Women with Vision!
- Holiday 2010/11 Edition
- Editor: Lynda Pogue
- CEO: Lorraine Leslie
- Design: Candice Lewis
- Staff writers: Janette Burke, Cathy Day, Meredith Deasley, Riva Glogowski, Paola Gucciardi, Dean Hollin, Deborah Johnson, Janet Kurasz, Annette Lavigne, Shannon Leone, Lorraine Leslie, Ron MacRae, Mary Ann Matthews, Donna Messer, Sally Michaud, Beth Nigh, Lesley Paul, Rose Peller, Lynda Pogue, Dr. Ben Pezik, Marj Sawars, Karen Sencich, Linda Thorn, Marilyn Wetston, Rick Ziemski
- Photographer: Shane MacLaughlan, Lorraine Leslie
- Categories: Women's magazine
- Frequency: Quarterly
- Publisher: Lorraine Leslie
- Founder: Lorraine Leslie
- Founded: 1998
- First issue: Fall 1998
- Company: Women With Vision! Inc.
- Country: Canada
- Based in: Collingwood – The Blue Mountains, Ontario
- Language: English
- Website: wwvmag.com

= Women with Vision! =

Canadian magazine

Women With Vision! is an English-language Canadian magazine of women's lifestyles and entrepreneurship.

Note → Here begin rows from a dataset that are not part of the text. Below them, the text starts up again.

`config.mk`:
```
export PLATFORM = sky130hd
export DESIGN_NAME = can_bit_timing
export DESIGN_NICKNAME = d
export VERILOG_FILES = /design/src/rtl/can_bit_timing.sv
export SDC_FILE = /design/constraint.sdc
export NUM_CORES = 1
export LEC_CHECK = 0
export CORE_AREA = 4 4 67 69
export CTS_BUF_LIST = sky130_fd_sc_hd__clkbuf_4 sky130_fd_sc_hd__clkbuf_8 sky130_fd_sc_hd__clkbuf_16
export DETAILED_ROUTE_END_ITERATION = 16
export DIE_AREA = 0 0 71 73
export GPL_TIMING_DRIVEN = 0
export SLEW_MARGIN = 20
export SYNTH_ARGS = -nofsm -noshare
export SYNTH_HDL_FRONTEND = slang
export SYNTH_SLANG_ARGS = --single-unit
```
`constraint.sdc`:
```
create_clock -name clock -period 9.5 [get_ports clock]
set_input_delay 1.425 -clock clock [delete_from_list [all_inputs] [get_ports clock]]
set_output_delay 1.425 -clock clock [all_outputs]
set_load 0.02 [all_outputs]
```
`src/rtl/can_bit_timing.sv`:
```
// can_bit_timing
//   CAN bit timing unit. Synchronises the raw CAN receive pin, divides the
//   clock into time quanta (tq) and builds each nominal bit as SYNC (1 tq),
//   TSEG1 and TSEG2. It hard-synchronises or resynchronises on
//   recessive-to-dominant edges and emits one sample per bit.
//
//   Parameters:
//     BRP   clocks per tq (1..64)
//     TSEG1 tq in propagation + phase1 segment (2..16)
//     TSEG2 tq in phase2 segment (1..8)
//     SJW   resync jump width in tq (1..4, SJW <= TSEG2)
//
//   Ports:
//     clock        in   system clock
//     reset        in   synchronous, active-high reset
//     can_rx       in   raw asynchronous CAN pin, 1 = recessive
//     hard_sync_en in   next falling edge is a hard sync (bus idle / intermission)
//     rx_bit       out  sampled bit, valid while sample_point = 1
//     sample_point out  one-clock pulse per bit in the last clock of TSEG1
//     tx_point     out  one-clock pulse in the first clock of SYNC
//
//   Optional build macro TRIPLE_SAMPLE_EN: rx_bit is the majority of the
//   synchronised pin over the sample clock and the two clocks before it.
module can_bit_timing #(
    parameter int unsigned BRP   = 2,
    parameter int unsigned TSEG1 = 5,
    parameter int unsigned TSEG2 = 2,
    parameter int unsigned SJW   = 1
) (
    input  logic clock,
    input  logic reset,
    input  logic can_rx,
    input  logic hard_sync_en,
    output logic rx_bit,
    output logic sample_point,
    output logic tx_point
);

    typedef enum logic [1:0] {
        ST_SYNC,
        ST_TSEG1,
        ST_TSEG2
    } state_t;

    localparam logic [5:0] PRESC_LAST = 6'(BRP - 1);
    localparam logic [4:0] SEG1_NOM   = 5'(TSEG1);
    localparam logic [4:0] SEG2_NOM   = 5'(TSEG2);
    localparam logic [4:0] SJW_IDX    = 5'(SJW);
    localparam logic [2:0] SJW_TQ     = 3'(SJW);

    state_t     state, state_n;
    logic [4:0] tq_idx, tq_idx_n;
    logic [5:0] presc, presc_n;
    logic [2:0] ext, ext_n;
    logic [2:0] shrink, shrink_n;
    logic       resync_done, resync_done_n;
    logic       hs_pending, hs_pending_n;

    logic       sync1;
    logic       rx_sync;
    logic       rx_sync_d;
    logic       rx_bit_q;
    logic       sample_val;

    logic       edge_det;
    logic       hard_sync;
    logic       resync;
    logic       set_done;
    logic       early_end;
    logic       tq_end;
    logic       seg_last;
    logic [2:0] ext_eff;
    logic [2:0] shrink_eff;
    logic [4:0] seg1_len;
    logic [4:0] seg2_len;
    logic [4:0] tq_next;
    logic [4:0] seg2_left;

`ifdef TRIPLE_SAMPLE_EN
    logic rx_sync_d2;

    always_ff @(posedge clock) begin
        if (reset) begin
            rx_sync_d2 <= 1'b1;
        end else begin
            rx_sync_d2 <= rx_sync_d;
        end
    end

    assign sample_val = (rx_sync & rx_sync_d) | (rx_sync & rx_sync_d2) | (rx_sync_d & rx_sync_d2);
`else
    assign sample_val = rx_sync;
`endif

    always_ff @(posedge clock) begin
        if (reset) begin
            sync1       <= 1'b1;
            rx_sync     <= 1'b1;
            rx_sync_d   <= 1'b1;
            rx_bit_q    <= 1'b1;
            state       <= ST_TSEG1;
            tq_idx      <= '0;
            presc       <= '0;
            ext         <= '0;
            shrink      <= '0;
            resync_done <= 1'b0;
            hs_pending  <= 1'b0;
        end else begin
            sync1       <= can_rx;
            rx_sync     <= sync1;
            rx_sync_d   <= rx_sync;
            if (sample_point) begin
                rx_bit_q <= sample_val;
            end
            state       <= state_n;
            tq_idx      <= tq_idx_n;
            presc       <= presc_n;
            ext         <= ext_n;
            shrink      <= shrink_n;
            resync_done <= resync_done_n;
            hs_pending  <= hs_pending_n;
        end
    end

    // Segment lengths are evaluated with the resync of the current clock
    // already applied, so an edge in the would-be sample clock moves the
    // sample point instead of producing a second one later.
    always_comb begin
        edge_det   = rx_sync_d & ~rx_sync & rx_bit_q;
        hard_sync  = edge_det & hard_sync_en;
        resync     = edge_det & ~hard_sync_en & ~resync_done;
        tq_end     = (presc == PRESC_LAST);
        tq_next    = tq_idx + 5'd1;
        seg2_left  = SEG2_NOM - tq_idx;
        ext_eff    = ext;
        shrink_eff = shrink;
        early_end  = 1'b0;
        set_done   = 1'b0;

        if (resync) begin
            if (state == ST_TSEG1) begin
                ext_eff  = (tq_next < SJW_IDX) ? tq_next[2:0] : SJW_TQ;
                set_done = 1'b1;
            end else if (state == ST_TSEG2) begin
                set_done = 1'b1;
                if (seg2_left <= SJW_IDX) begin
                    early_end = 1'b1;
                end else begin
                    shrink_eff = SJW_TQ;
                end
            end
        end

        seg1_len = SEG1_NOM + {2'b00, ext_eff};
        seg2_len = SEG2_NOM - {2'b00, shrink_eff};

        case (state)
            ST_TSEG1: seg_last = (tq_idx == seg1_len - 5'd1);
            ST_TSEG2: seg_last = (tq_idx == seg2_len - 5'd1);
            default:  seg_last = 1'b1;
        endcase

        sample_point = ~reset & (state == ST_TSEG1) & tq_end & seg_last & ~hard_sync;
        tx_point     = ~reset & (state == ST_SYNC) & (presc == '0);
        rx_bit       = sample_point ? sample_val : rx_bit_q;
    end

    always_comb begin
        state_n       = state;
        tq_idx_n      = tq_idx;
        presc_n       = presc;
        ext_n         = ext_eff;
        shrink_n      = shrink_eff;
        resync_done_n = resync_done | set_done;
        hs_pending_n  = hs_pending;

        if (hard_sync) begin
            // Hard sync restarts TSEG1 and blocks resync until its sample.
            state_n       = ST_TSEG1;
            tq_idx_n      = '0;
            presc_n       = '0;
            ext_n         = '0;
            shrink_n      = '0;
            resync_done_n = 1'b1;
            hs_pending_n  = 1'b1;
        end else if (early_end) begin
            // Late edge in TSEG2: the bit ends here and the next one starts
            // directly in TSEG1 without a SYNC segment.
            state_n       = ST_TSEG1;
            tq_idx_n      = '0;
            presc_n       = '0;
            ext_n         = '0;
            shrink_n      = '0;
            resync_done_n = 1'b0;
            hs_pending_n  = 1'b0;
        end else begin
            presc_n = tq_end ? '0 : presc + 6'd1;
            if (sample_point && hs_pending) begin
                resync_done_n = 1'b0;
                hs_pending_n  = 1'b0;
            end
            if (tq_end) begin
                if (seg_last) begin
                    tq_idx_n = '0;
                    case (state)
                        ST_SYNC:  state_n = ST_TSEG1;
                        ST_TSEG1: state_n = ST_TSEG2;
                        default: begin
                            state_n       = ST_SYNC;
                            ext_n         = '0;
                            shrink_n      = '0;
                            resync_done_n = 1'b0;
                            hs_pending_n  = 1'b0;
                        end
                    endcase
                end else begin
                    tq_idx_n = tq_next;
                end
            end
        end
    end

endmodule
```
# [Yosys cells after proc, flatten, opt, wreduce, memory -nomap -nowiden]
# Index checks and enable logic that the tools add are counted.
[totals] register_bits=25 input_bits=4 out_inout_bits=3 elab_cells=85
[op_classes] n_addsub=7 magnitude_cmp=2 n_eq_ne=5 muxes=36 bitwise_logic=17 n_reduce_logical=7
[ops] operator="two-way mux 3 bit" count=13
[ops] operator="two-way mux 1 bit" count=20
[ops] operator="bitwise AND 1 bit" count=11
[ops] operator="== test 5 bit" count=2
[ops] operator="adder 6 x 1 -> 6 bit, second input constant" count=1
[ops] operator="== test 6 x 1 -> 1 bit, second input constant" count=1
[ops] operator="logical NOT 6 bit" count=1
[ops] operator="adder 5 x 1 -> 5 bit, second input constant" count=1
[ops] operator="less-or-equal comparator 5 x 1 -> 1 bit, second input constant" count=1
[ops] operator="less-than comparator 5 x 1 -> 1 bit, second input constant" count=1
[ops] operator="two-way mux 5 bit" count=1
[ops] operator="inverter 1 bit" count=5
[ops] operator="subtractor 2 x 5 -> 5 bit, first input constant" count=1
[ops] operator="subtractor 4 x 1 -> 5 bit, second input constant" count=1
[ops] operator="subtractor 4 x 2 -> 5 bit, second input constant" count=1
[ops] operator="adder 3 x 3 -> 4 bit, first input constant" count=1
[ops] operator="case mux 2 bit (2 select lines)" count=1
[ops] operator="OR reduction 4 bit" count=1
[ops] operator="subtractor 2 x 3 -> 4 bit, first input constant" count=1
[ops] operator="OR reduction 3 bit" count=1
[ops] operator="== test 2 x 1 -> 1 bit, second input constant" count=1
[ops] operator="== test 2 bit, second input constant" count=1
[ops] operator="logical NOT 2 bit" count=1
[ops] operator="case mux 1 bit (2 select lines)" count=1
[ops] operator="4 further kinds" count=4

# [Longest topological paths before layout]
[depth] depth_word=19 depth_mapped=17 ltp_nobuf=16

# [Least setup slack after synthesis]
# Ideal clock, no wire load.
[synth_path] kind="input-to-output" from="input hard_sync_en" to="output rx_bit" arrival_time_ns=4.709 required_ns=8.075 setup_slack_ns=3.366 path_stages=14 path_buffers=0 path_cell_list="and4bb_2 nand2_1 a21oi_1 nand2_1 and2_1 ha_1 nor2b_1 o311a_1 a211o_1 a221o_1 a21oi_4 nand4_4 a21oi_4 mux2_1"
[synth_via] elab_chain_cells=11 elab_cells_between_ends=17 classes_between="add/sub (4); eq/ne (2); mux (4); bitwise (7)"
[synth_rtl] element="from (decl)" line="33" source="input logic hard_sync_en,"
[synth_rtl] element="inverter 1 bit" line="131" source="resync = edge_det & ~hard_sync_en & ~resync_done;"
[synth_rtl] element="bitwise AND 1 bit (2 in a row)" line="131"
[synth_rtl] element="two-way mux 3 bit" line="140" source="if (resync) begin"
[synth_rtl] element="subtractor 2 x 3 -> 4 bit or adder 3 x 3 -> 4 bit (tied branches)" line="155, 154"
[synth_rtl] element="subtractor 4 x 2 -> 5 bit or subtractor 4 x 1 -> 5 bit (tied branches)" line="159, 158"
[synth_rtl] element="== test 5 bit (on tied branches)" line="159, 158"
[synth_rtl] element="case mux 1 bit (2 select lines)" line="157" source="case (state)"
[synth_rtl] element="bitwise AND 1 bit" line="163" source="sample_point = ~reset & (state == ST_TSEG1) & tq_end & seg_last & ~hard_sync;"
[synth_rtl] element="bitwise AND 1 bit (*)" line="163"
[synth_rtl] element="via sample_point" line="35" source="output logic sample_point,"
[synth_rtl] element="two-way mux 1 bit (*)" line="165" source="rx_bit = sample_point ? sample_val : rx_bit_q;"
[synth_rtl] element="to (decl)" line="34" source="output logic rx_bit,"
# Mark *: on every way through the listed nets, which the timed path passes. The rest lies on a longest branch.

# [Worst setup path after layout]
[layout_path] from="input hard_sync_en" to="output rx_bit"
[layout_via] elab_chain_cells=11 elab_cells_between_ends=17 classes_between="add/sub (4); eq/ne (2); mux (4); bitwise (7)"
[layout_rtl] element="inverter 1 bit" line="131"
[layout_rtl] element="bitwise AND 1 bit (2 in a row)" line="131"
[layout_rtl] element="two-way mux 3 bit" line="140"
[layout_rtl] element="subtractor 2 x 3 -> 4 bit or adder 3 x 3 -> 4 bit (tied branches)" line="155, 154"
[layout_rtl] element="subtractor 4 x 2 -> 5 bit or subtractor 4 x 1 -> 5 bit (tied branches)" line="159, 158"
[layout_rtl] element="== test 5 bit (on tied branches)" line="159, 158"
[layout_rtl] element="case mux 1 bit (2 select lines)" line="157"
[layout_rtl] element="bitwise AND 1 bit" line="163"
[layout_rtl] element="bitwise AND 1 bit (*)" line="163"
[layout_rtl] element="two-way mux 1 bit (*)" line="165"
# Mark *: on every way between the ends. The rest lies on a longest branch, timed or not.

==> metrics.json <==
{
  "outcome": {"value": "finished, final reports clean"},
  "final.min_clock_period": {"value": 7.30, "unit": "ns"},
  "most_instantiated_library_cell_after_synthesis": {"value": "dfxtp_1"},
  "number_of_clock_buffers_inserted_by_tritoncts": {"value": 3},
  "finalWirelength": {"value": 3610, "unit": "um"},
  "worstPathCellList": {"value": "clkdlybuf4s50_1, and4bb_2, nand2_1, a21oi_1, nand2_1, and2_1, ha_1, nor2b_1, o311a_1, a211o_1, a221o_1, a21oi_4, nand4_4, a21oi_4, mux2_1, clkdlybuf4s50_1"},
  "groute.usage.overall": {"value": 14.9, "unit": "%"},
  "rsz0062_at_grt": {"value": "no"},
  "globalRoute.totalOverflow": {"value": 0},
  "max_freq": {"value": 0.137, "unit": "GHz"},
  "antennaDiodeCount": {"value": 0},
  "post_route_cells_drive_above_1_share": {"value": 7.37, "unit": "%"},
  "detail_route.vias_per_cell": {"value": 5.54},
  "ys_dominant_reg_cell": {"value": "dfxtp_1"},
  "final_setup_skew": {"value": 0.00487, "unit": "ns"},
  "post-route-period-util": {"value": 76.8, "unit": "%"},
  "finalMaxSlewViolations": {"value": 0},
  "fin_total_pwr": {"value": 0.000227, "unit": "W"},
  "setup_viol": {"value": 0},
  "fraction_of_registers_with_async_set_reset": {"value": 0, "unit": "%"},
  "dpl.hpwl": {"value": 2760, "unit": "um"},
  "hold_class": {"value": "flip-flop to flip-flop"},
  "post_cts_buffers": {"value": 0},
  "drt-pass1-iter-count": {"value": 4},
  "ir_drop": {"value": 0.0627, "unit": "mV"},
  "start_kind": {"value": "primary input"},
  "antenna_violating_nets_post_route": {"value": 0},
  "fill_cells": {"value": 406},
  "maxCapViolations": {"value": 0},
  "timing.max_slew.rel_slack": {"value": 61.8, "unit": "%"},
  "cts_resized": {"value": 0},
  "holdBufCountCts": {"value": 0},
  "critical_path.endpoint_type": {"value": "output port"},
  "synth_cells": {"value": 208},
  "syn_avg_cell_area": {"value": 8.30, "unit": "um^2"},
  "largest_stage_delay_on_the_critical_path": {"value": 0.54, "unit": "ns"},
  "route.detailed.drc": {"value": 0},
  "yosysSeqAreaShare": {"value": 29.0, "unit": "%"},
  "p_leak": {"value": 0.724, "unit": "nW"},
  "yosys.area.top_type": {"value": "dfxtp_1"},
  "number_of_antenna_violations_at_the_first_check_in_global_routing": {"value": 0},
  "routed-wl-met3": {"value": 131, "unit": "um"},
  "cts_num_sinks": {"value": 25},
  "clk_pin_slew": {"value": 0.08, "unit": "ns"},
  "cts-root-buf": {"value": "clkbuf_8"},
  "cpMaxStageDelayCell": {"value": "clkdlybuf4s50_1"},
  "dr.max_layer_used": {"value": "met4"},
  "die-area": {"value": 5180, "unit": "um^2"},
  "critical_path_required": {"value": 8.08, "unit": "ns"},
  "core.rowCount": {"value": 23},
  "timing_worst_slew_pin_value": {"value": 0.570, "unit": "ns"},
  "post_synth_most_frequent_cells": {"value": "dfxtp_1, nand2_1, nor2_1"},
  "numPortBuffers": {"value": 5},
  "die_w": {"value": 71, "unit": "um"},
  "timing.setup.tns": {"value": 0, "unit": "ns"},
  "post_synth_instance_area": {"value": 1730, "unit": "um^2"},
  "area_growth": {"value": 9.35, "unit": "%"},
  "drt_first_iter_violations": {"value": 59},
  "synth_nets": {"value": 224},
  "yosys_register_bits": {"value": 25},
  "synth.area.top_cells": {"value": "dfxtp_1, ha_1, nand2_1"},
  "tritoncts": {"value": "built"},
  "synth.lib_cells_used.distinct": {"value": 57},
  "pin_count_of_the_biggest_net_entering_global_routing": {"value": 14},
  "synth-warning-count": {"value": 0},
  "synth_edf_count": {"value": 0},
  "fp.coreArea": {"value": 3910, "unit": "um^2"},
  "nNetsFinal": {"value": 234},
  "worst-setup-path-type": {"value": "primary input to output port"},
  "cts_htree_levels": {"value": 1},
  "num_vias": {"value": 1479},
  "cp_data_arrival_time": {"value": 5.87, "unit": "ns"},
  "clock_insertion_delay_worst_skew": {"value": 0.27, "unit": "ns"},
  "grt_pass1_wl": {"value": 6340, "unit": "um"},
  "clockBufferDepth": {"value": 2},
  "wl_met2": {"value": 1640, "unit": "um"},
  "m1WireLength": {"value": 1800, "unit": "um"},
  "dieHeight": {"value": 73, "unit": "um"},
  "initial_utilization": {"value": 44.1, "unit": "%"},
  "report.final.hold_viol_count": {"value": 0},
  "ios": {"value": 7},
  "routed_wire_length_per_instance": {"value": 13.5, "unit": "um"},
  "critPathMaxFanout": {"value": 7},
  "post-synth-top-area-fraction": {"value": 29.0, "unit": "%"},
  "powerDensity": {"value": 120, "unit": "nW/um^2"},
  "finalWeightedCongestion": {"value": 0.885},
  "grt_pass1_vias": {"value": 1388}
}
## critical path, delay by kind of cell
| kind | cells | cell delay [ns] |
|---|---|---|
| mux | 1 | 0.33 |
| compound gates | 6 | 1.65 |
| fa+ha+maj | 1 | 0.34 |
| simple gates | 6 | 1.15 |
| buf+inv | 2 | 0.97 |
## per-stage QoR
stage | hold WS, ns | setup slack (ns) | std cells | instance area (um^2) | utilization (%)
3_3_place_gp | 0.398 | 2.24 | 263 | 1840 | 47.0
6_report | 0.430 | 2.20 | 267 | 1890 | 48.2
5_1_grt | 0.446 | 1.93 | 267 | 1890 | 48.2
2_1_floorplan | 0.389 | 3.37 | 208 | 1730 | -
4_1_cts | 0.429 | 2.19 | 267 | 1890 | 48.2
3_5_place_dp | 0.406 | 2.22 | 263 | 1840 | 47.0
## flip-flops by register name (all words and copies together) (netlist names)
| name | count |
|---|---|
| shrink | 3 |
| rx_sync_d | 1 |
| sync1 | 1 |
| tq_idx | 5 |
| rx_sync | 1 |
| hs_pending | 1 |
| rx_bit_q | 1 |
| presc | 6 |
| ext | 3 |
| state | 2 |
| resync_done | 1 |
## logic make-up (layout without fill, tap and decap cells)
family | Yosys count | count (layout) | synth area share [%]
multiplexers | 3 | 3 | 1.81
AO/OA/AOI/OAI | 53 | 53 | 22.5
XOR/XNOR | 8 | 8 | 4.86
flip-flops | 25 | 25 | 29.0
adder cells (fa/ha/maj) | 12 | 12 | 8.70
AND/OR/NAND/NOR | 87 | 87 | 28.5
buffers and inverters | 20 | 29 | 4.64
## routing by layer
layer / global-route usage, % / vias up
met5: 0 / -
met2: 25.0 / 23
met4: 3.76 / 0
met3: 2.07 / 5
met1: 20.3 / 670
li1: - / 781
## layout by cell type, fill, tap and decap left out, types with 2 or more instances in the layout
| cell | netlist | layout |
|---|---|---|
| a21oi_4 | 2 | 2 |
| and3_1 | 6 | 6 |
| a311oi_1 | 2 | 2 |
| o211ai_1 | 2 | 2 |
| nand2_1 | 19 | 19 |
| or2_2 | 3 | 3 |
| a31oi_1 | 4 | 4 |
| a21oi_1 | 9 | 9 |
| nand3b_1 | 2 | 2 |
| buf_2 | 4 | 4 |
| xnor2_1 | 5 | 5 |
| nand2b_1 | 4 | 4 |
| nor2b_1 | 6 | 6 |
| nor4_1 | 2 | 2 |
| mux2i_1 | 2 | 2 |
| inv_1 | 11 | 11 |
| nand4_1 | 3 | 3 |
| nand3_1 | 8 | 8 |
| a211o_1 | 2 | 2 |
| xor2_1 | 2 | 2 |
| or3_1 | 2 | 2 |
| ha_1 | 12 | 12 |
| a2111oi_0 | 2 | 2 |
| o21a_1 | 2 | 2 |
| nor3_1 | 3 | 3 |
| clkbuf_8 | 0 | 3 |
| and2_1 | 5 | 5 |
| clkbuf_1 | 5 | 5 |
| and4_1 | 3 | 3 |
| dfxtp_1 | 25 | 25 |
| o21ai_0 | 11 | 11 |
| nor2_1 | 14 | 14 |
| clkdlybuf4s50_1 | 0 | 5 |
## where the power goes
group / total (W) / switching [W] / leakage (nW) / internal (W)
registers: 0.000114 / 0.00000439 / 0.203 / 0.000109
clock network: 0.0000653 / 0.0000324 / 0.0262 / 0.0000328
logic: 0.0000478 / 0.0000298 / 0.495 / 0.0000181
total: 0.000227 / 0.0000666 / 0.724 / 0.000160
## final cells by class
cell class              count  area, um^2  share of cell area, %
well taps                  50        62.6                   3.31
flip-flops and latches     25         500                   26.5
clock buffers               4        48.8                   2.58
multi-input cells         163        1150                   60.7
plain buffers               9        38.8                   2.05
inverters                  11        41.3                   2.19
repair buffers              5        50.0                   2.65
## final timing paths
kind                              startpoint  cells after the start  slack, ns        end
worst min-delay path                   sync1                      1       0.43    rx_sync
worst min register to register         sync1                      1       0.43    rx_sync
worst max register to register     tq_idx[1]                     16       5.15  shrink[2]
worst max-delay path            hard_sync_en                     16       2.20     rx_bit
Note: power is estimated with default switching activity, not from simulation.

The magazine and website cover a variety of women's interests, from fashion, life coaching, motivational speaking, beauty, home garden and decor, to current affairs, the arts, health, food and entertainment. It is distributed throughout the Georgian Triangle, which includes: Owen Sound, Meaford, Thornbury, Blue Mountains, Collingwood, Wasaga Beach, Stayner, Midland, Barrie, Cookstown and Alliston. It is also distributed at trade show and mailed through subscription by Canada Post to the Greater Toronto Area, the Golden Horseshoe and the United States.

Since 1998, the magazine has featured such notable woman as Tracy Moore, olympian Silken Laumann, Canadian Fashion design Linda Lundstrom, Breakfast Television's Jennifer Valentyne, 98.1 CHFI's Radio personality Erin Davis, singer-songwriter Amy Sky, and reporter Anne Mroczkowski.

The magazine celebrated its 13th anniversary in the fall of 2011.

==Recognition==
In 2005, 2006, 2009 & 2010, the magazine and its Founder/Publisher Lorraine Leslie, were named as a nominee for the Royal Bank of Canada Canadian Woman Entrepreneur Award.